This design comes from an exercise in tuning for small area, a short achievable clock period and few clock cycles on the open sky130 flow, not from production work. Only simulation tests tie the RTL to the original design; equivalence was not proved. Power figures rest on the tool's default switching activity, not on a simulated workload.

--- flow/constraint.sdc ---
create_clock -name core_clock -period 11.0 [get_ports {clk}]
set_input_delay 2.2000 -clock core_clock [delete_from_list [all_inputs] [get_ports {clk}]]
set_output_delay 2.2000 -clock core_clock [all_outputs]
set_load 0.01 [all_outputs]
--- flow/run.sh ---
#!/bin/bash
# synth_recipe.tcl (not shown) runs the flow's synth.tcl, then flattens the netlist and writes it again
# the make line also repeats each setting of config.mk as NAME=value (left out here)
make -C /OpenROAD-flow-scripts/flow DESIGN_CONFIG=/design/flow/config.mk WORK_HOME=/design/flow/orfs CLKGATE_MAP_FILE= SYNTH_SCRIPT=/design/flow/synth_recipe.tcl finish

════

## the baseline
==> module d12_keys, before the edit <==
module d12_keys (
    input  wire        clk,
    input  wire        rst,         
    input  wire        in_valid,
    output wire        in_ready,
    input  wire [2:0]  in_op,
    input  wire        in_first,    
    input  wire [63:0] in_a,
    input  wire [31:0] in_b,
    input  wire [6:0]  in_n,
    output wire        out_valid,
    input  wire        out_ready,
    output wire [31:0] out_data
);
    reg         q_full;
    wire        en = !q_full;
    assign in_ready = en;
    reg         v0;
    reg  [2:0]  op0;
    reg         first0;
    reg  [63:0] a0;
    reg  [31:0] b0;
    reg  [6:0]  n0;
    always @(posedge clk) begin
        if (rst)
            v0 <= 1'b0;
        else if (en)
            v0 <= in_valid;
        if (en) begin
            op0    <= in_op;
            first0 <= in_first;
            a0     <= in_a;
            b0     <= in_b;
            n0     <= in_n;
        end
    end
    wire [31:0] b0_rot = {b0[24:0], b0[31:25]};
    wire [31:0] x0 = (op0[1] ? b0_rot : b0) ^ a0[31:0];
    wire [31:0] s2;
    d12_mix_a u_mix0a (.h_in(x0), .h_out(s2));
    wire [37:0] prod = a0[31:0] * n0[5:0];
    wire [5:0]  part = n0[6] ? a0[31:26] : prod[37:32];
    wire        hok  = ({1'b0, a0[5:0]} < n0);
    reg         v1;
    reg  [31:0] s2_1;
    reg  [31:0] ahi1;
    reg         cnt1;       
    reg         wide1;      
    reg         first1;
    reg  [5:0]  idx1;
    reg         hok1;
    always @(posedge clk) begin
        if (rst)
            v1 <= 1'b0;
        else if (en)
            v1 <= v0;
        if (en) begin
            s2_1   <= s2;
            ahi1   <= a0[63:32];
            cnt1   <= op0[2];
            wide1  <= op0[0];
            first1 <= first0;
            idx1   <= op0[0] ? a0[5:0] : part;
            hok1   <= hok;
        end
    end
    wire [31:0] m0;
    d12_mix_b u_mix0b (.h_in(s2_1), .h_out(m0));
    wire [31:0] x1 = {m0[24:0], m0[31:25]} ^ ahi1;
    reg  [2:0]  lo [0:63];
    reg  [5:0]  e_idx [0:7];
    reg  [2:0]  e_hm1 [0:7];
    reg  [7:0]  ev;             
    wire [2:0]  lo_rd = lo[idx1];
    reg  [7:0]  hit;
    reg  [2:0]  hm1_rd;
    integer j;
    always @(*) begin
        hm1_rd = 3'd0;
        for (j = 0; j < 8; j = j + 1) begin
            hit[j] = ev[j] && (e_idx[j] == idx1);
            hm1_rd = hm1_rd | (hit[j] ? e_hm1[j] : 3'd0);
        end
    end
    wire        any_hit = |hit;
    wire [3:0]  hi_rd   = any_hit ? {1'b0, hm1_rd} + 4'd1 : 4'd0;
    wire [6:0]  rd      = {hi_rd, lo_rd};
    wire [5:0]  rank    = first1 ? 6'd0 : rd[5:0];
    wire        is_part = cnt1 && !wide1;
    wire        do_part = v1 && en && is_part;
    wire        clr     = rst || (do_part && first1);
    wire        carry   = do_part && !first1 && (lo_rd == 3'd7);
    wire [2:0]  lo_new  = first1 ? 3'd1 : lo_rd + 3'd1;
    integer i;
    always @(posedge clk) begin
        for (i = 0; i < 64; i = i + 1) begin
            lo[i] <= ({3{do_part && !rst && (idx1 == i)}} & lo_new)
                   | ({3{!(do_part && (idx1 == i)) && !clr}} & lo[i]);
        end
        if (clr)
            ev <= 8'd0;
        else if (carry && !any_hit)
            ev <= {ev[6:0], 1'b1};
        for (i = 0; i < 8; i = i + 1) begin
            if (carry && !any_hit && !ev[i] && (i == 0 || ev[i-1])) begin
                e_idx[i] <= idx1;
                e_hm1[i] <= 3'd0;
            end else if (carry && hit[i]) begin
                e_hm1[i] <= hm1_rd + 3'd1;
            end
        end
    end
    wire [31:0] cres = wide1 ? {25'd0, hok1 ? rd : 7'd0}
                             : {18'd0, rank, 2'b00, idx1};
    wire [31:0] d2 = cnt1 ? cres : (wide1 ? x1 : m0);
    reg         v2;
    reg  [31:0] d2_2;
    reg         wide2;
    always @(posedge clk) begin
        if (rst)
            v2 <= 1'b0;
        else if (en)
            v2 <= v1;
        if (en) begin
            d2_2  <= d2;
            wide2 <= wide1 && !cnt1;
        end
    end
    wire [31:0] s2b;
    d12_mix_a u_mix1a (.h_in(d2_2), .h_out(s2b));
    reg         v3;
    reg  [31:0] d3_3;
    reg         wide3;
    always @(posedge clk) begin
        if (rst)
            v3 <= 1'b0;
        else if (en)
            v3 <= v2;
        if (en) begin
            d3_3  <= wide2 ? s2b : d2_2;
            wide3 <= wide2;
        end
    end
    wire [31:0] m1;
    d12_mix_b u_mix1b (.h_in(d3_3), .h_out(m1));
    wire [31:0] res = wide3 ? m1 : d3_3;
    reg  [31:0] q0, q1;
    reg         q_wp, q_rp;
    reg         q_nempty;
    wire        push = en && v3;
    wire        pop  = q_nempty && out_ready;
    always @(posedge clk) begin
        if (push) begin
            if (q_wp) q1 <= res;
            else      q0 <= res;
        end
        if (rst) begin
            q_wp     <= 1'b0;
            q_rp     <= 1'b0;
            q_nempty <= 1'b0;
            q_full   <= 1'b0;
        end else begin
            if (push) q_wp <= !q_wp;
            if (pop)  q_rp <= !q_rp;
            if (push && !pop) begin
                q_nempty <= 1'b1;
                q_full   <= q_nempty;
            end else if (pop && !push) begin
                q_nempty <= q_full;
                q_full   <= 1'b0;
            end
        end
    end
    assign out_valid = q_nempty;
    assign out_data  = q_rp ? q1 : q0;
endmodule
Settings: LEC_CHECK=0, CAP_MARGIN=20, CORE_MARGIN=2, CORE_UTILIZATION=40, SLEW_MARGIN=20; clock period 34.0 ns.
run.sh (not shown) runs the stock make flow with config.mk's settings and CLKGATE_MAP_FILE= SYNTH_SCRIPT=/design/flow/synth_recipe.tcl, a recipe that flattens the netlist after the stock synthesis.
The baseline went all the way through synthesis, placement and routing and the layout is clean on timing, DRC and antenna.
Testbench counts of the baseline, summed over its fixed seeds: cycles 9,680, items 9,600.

════

All lines with the word "assign" must be located in the data and copied.

    assign in_ready = en;
    assign out_valid = q_nempty;
    assign out_data  = q_rp ? q1 : q0;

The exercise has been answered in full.